The second part of the established parties’ anti-Shinner strategy rests on somewhat firmer ground. It suggests that greater focus on Sinn Féin’s economic policies will frighten off its new middle class voters.
It’s true that Sinn Féin has attracted more middle class support in these elections, though its support is still heavily weighted in favour of working class voters. According to the RTE exit poll, the party won 13 per cent of middle class support in the European elections, and 24 per cent of working class support.
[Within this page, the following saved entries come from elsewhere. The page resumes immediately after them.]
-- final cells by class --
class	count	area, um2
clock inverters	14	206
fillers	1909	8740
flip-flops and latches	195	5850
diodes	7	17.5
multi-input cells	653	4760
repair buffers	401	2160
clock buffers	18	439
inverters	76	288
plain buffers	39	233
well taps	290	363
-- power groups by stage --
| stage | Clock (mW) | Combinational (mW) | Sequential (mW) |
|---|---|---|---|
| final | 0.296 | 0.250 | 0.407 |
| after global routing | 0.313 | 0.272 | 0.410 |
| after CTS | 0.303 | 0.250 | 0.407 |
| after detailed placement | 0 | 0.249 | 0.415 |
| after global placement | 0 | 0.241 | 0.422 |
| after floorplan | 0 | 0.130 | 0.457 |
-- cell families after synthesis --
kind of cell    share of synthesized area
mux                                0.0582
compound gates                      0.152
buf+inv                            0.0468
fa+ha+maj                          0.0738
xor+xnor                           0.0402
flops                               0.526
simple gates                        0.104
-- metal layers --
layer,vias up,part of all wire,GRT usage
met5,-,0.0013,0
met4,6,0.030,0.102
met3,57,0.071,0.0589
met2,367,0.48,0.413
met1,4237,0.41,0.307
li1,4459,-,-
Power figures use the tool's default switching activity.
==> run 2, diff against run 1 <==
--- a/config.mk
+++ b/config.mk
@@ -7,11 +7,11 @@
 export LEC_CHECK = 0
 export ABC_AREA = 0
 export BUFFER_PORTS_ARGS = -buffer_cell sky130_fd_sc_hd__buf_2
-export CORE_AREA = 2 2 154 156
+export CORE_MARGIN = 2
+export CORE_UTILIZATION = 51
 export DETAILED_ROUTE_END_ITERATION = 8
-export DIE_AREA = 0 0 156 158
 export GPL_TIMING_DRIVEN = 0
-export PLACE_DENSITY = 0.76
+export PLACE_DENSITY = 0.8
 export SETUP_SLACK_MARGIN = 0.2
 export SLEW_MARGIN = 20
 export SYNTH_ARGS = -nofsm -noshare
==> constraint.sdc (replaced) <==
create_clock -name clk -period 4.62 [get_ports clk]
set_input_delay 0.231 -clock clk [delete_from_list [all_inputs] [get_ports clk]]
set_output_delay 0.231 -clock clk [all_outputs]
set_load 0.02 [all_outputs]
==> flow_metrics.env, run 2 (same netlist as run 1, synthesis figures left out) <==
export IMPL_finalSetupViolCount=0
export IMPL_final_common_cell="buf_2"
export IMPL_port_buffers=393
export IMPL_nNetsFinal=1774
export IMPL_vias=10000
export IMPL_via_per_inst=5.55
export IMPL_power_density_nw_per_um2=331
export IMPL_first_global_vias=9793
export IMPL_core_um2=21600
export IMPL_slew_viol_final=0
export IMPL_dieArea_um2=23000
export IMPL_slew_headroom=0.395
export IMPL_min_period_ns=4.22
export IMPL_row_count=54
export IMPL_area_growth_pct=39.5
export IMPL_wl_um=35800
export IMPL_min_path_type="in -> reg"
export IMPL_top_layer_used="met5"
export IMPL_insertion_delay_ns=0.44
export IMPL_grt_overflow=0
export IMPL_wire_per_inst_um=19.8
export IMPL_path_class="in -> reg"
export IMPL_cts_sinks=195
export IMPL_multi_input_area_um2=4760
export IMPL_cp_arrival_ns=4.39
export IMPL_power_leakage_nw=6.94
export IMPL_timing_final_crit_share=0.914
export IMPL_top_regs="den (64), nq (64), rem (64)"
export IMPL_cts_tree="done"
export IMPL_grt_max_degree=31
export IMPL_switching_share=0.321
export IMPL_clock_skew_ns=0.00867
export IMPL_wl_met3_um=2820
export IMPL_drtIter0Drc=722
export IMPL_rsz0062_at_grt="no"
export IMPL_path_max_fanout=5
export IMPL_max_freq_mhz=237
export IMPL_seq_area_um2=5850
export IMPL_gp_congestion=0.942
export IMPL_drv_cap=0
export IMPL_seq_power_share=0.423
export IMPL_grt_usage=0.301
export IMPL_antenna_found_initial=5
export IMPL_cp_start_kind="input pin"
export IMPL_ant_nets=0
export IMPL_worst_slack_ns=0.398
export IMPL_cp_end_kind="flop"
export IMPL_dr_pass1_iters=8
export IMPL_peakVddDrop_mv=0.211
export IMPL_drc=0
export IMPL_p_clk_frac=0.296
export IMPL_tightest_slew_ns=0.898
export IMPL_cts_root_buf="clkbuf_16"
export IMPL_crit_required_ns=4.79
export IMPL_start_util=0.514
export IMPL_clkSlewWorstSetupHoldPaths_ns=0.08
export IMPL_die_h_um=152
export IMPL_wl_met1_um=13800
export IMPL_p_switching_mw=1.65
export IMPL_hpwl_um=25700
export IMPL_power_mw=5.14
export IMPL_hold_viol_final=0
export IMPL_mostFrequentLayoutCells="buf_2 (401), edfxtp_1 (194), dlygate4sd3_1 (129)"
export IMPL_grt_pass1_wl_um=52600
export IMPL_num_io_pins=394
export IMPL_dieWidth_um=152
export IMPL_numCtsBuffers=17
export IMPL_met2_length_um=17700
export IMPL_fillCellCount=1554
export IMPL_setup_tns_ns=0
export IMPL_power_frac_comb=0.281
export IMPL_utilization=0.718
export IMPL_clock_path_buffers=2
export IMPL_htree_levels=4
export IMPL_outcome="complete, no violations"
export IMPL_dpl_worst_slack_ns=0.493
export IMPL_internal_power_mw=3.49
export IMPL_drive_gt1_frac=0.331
And while he suggests that:
…it’s also true that the economy was simply not an issue in the local and European elections in the way that it will be in the next general election. That is one of the single most important characteristics of the campaign. In a general election voters choose a government which makes decisions on taxing and spending which directly affect their lives. That is not the situation during a local or European election.
But he notes that:
However, the established parties are mistaken, I think, if they believe that this fact alone will deliver back votes lost to Sinn Fйin, or even stem the party’s growth. Many ostensibly middle class voters are feeling the pinch every bit as much as their working class fellow citizens. Indeed, for the unemployed or underemployed who previously enjoyed middle class lifestyles but are now squeezed to the very pin of their collars just to get by every month, the squeeze may be all that more uncomfortable.
That last point is very interesting – one has to wonder does it fuel some of the populist response (the Freemen stuff etc?) which can’t go left but is alienated by the broad consensus on the centre and right as regards the crisis? But that’s by the by in the broader discussion….
For every threat that Sinn Féin’s economic policies would cause economic chaos, many of these voters will respond: what do you think I have in my life right now?
For every lofty warning about the disruption that would be the result of Sinn Féin’s confiscatory tax regime, many voters might think: a bit of disruption to the current system might be no bad thing at all.
I’ve met people who five years ago would never have countenanced voting for SF who did this time at the European and Local elections, some because they wanted to shake things up. And by the by the same dynamic was extant in relation to some of the Ind/Other vote.
Leahy ultimately thinks SF will do better, though he retains the necessary caution as regards its vote – pointing to the fact that it did much less well than pre-election polling had suggested. That’s true, and I’m of the view that we see an SF staging process where they gain 3% or so in each successive election and retain that vote. So, 15% in the locals and
17% 19.5% in the Europeans and it is likely that they’ll be up around 18 or 19% come the next General Election – a comfortable place to be, particularly with an FF that remains weak and an FG that is cruising downwards in the polls to the low 20s. SF as a majority party in 2015/2016? Highly unlikely. But a strong enough party, surely.
And I think Leahy’s absolutely correct that the defining issue for SF in the next twelve to eighteen months is coalition and what to do if that becomes a real possibility. And what does all this mean? It means that those opposed to SF have to craft a better narrative than the one’s they’ve been using thus far if they have any hope of reducing their appeal, and truth is that it is probably far too late for that anyway.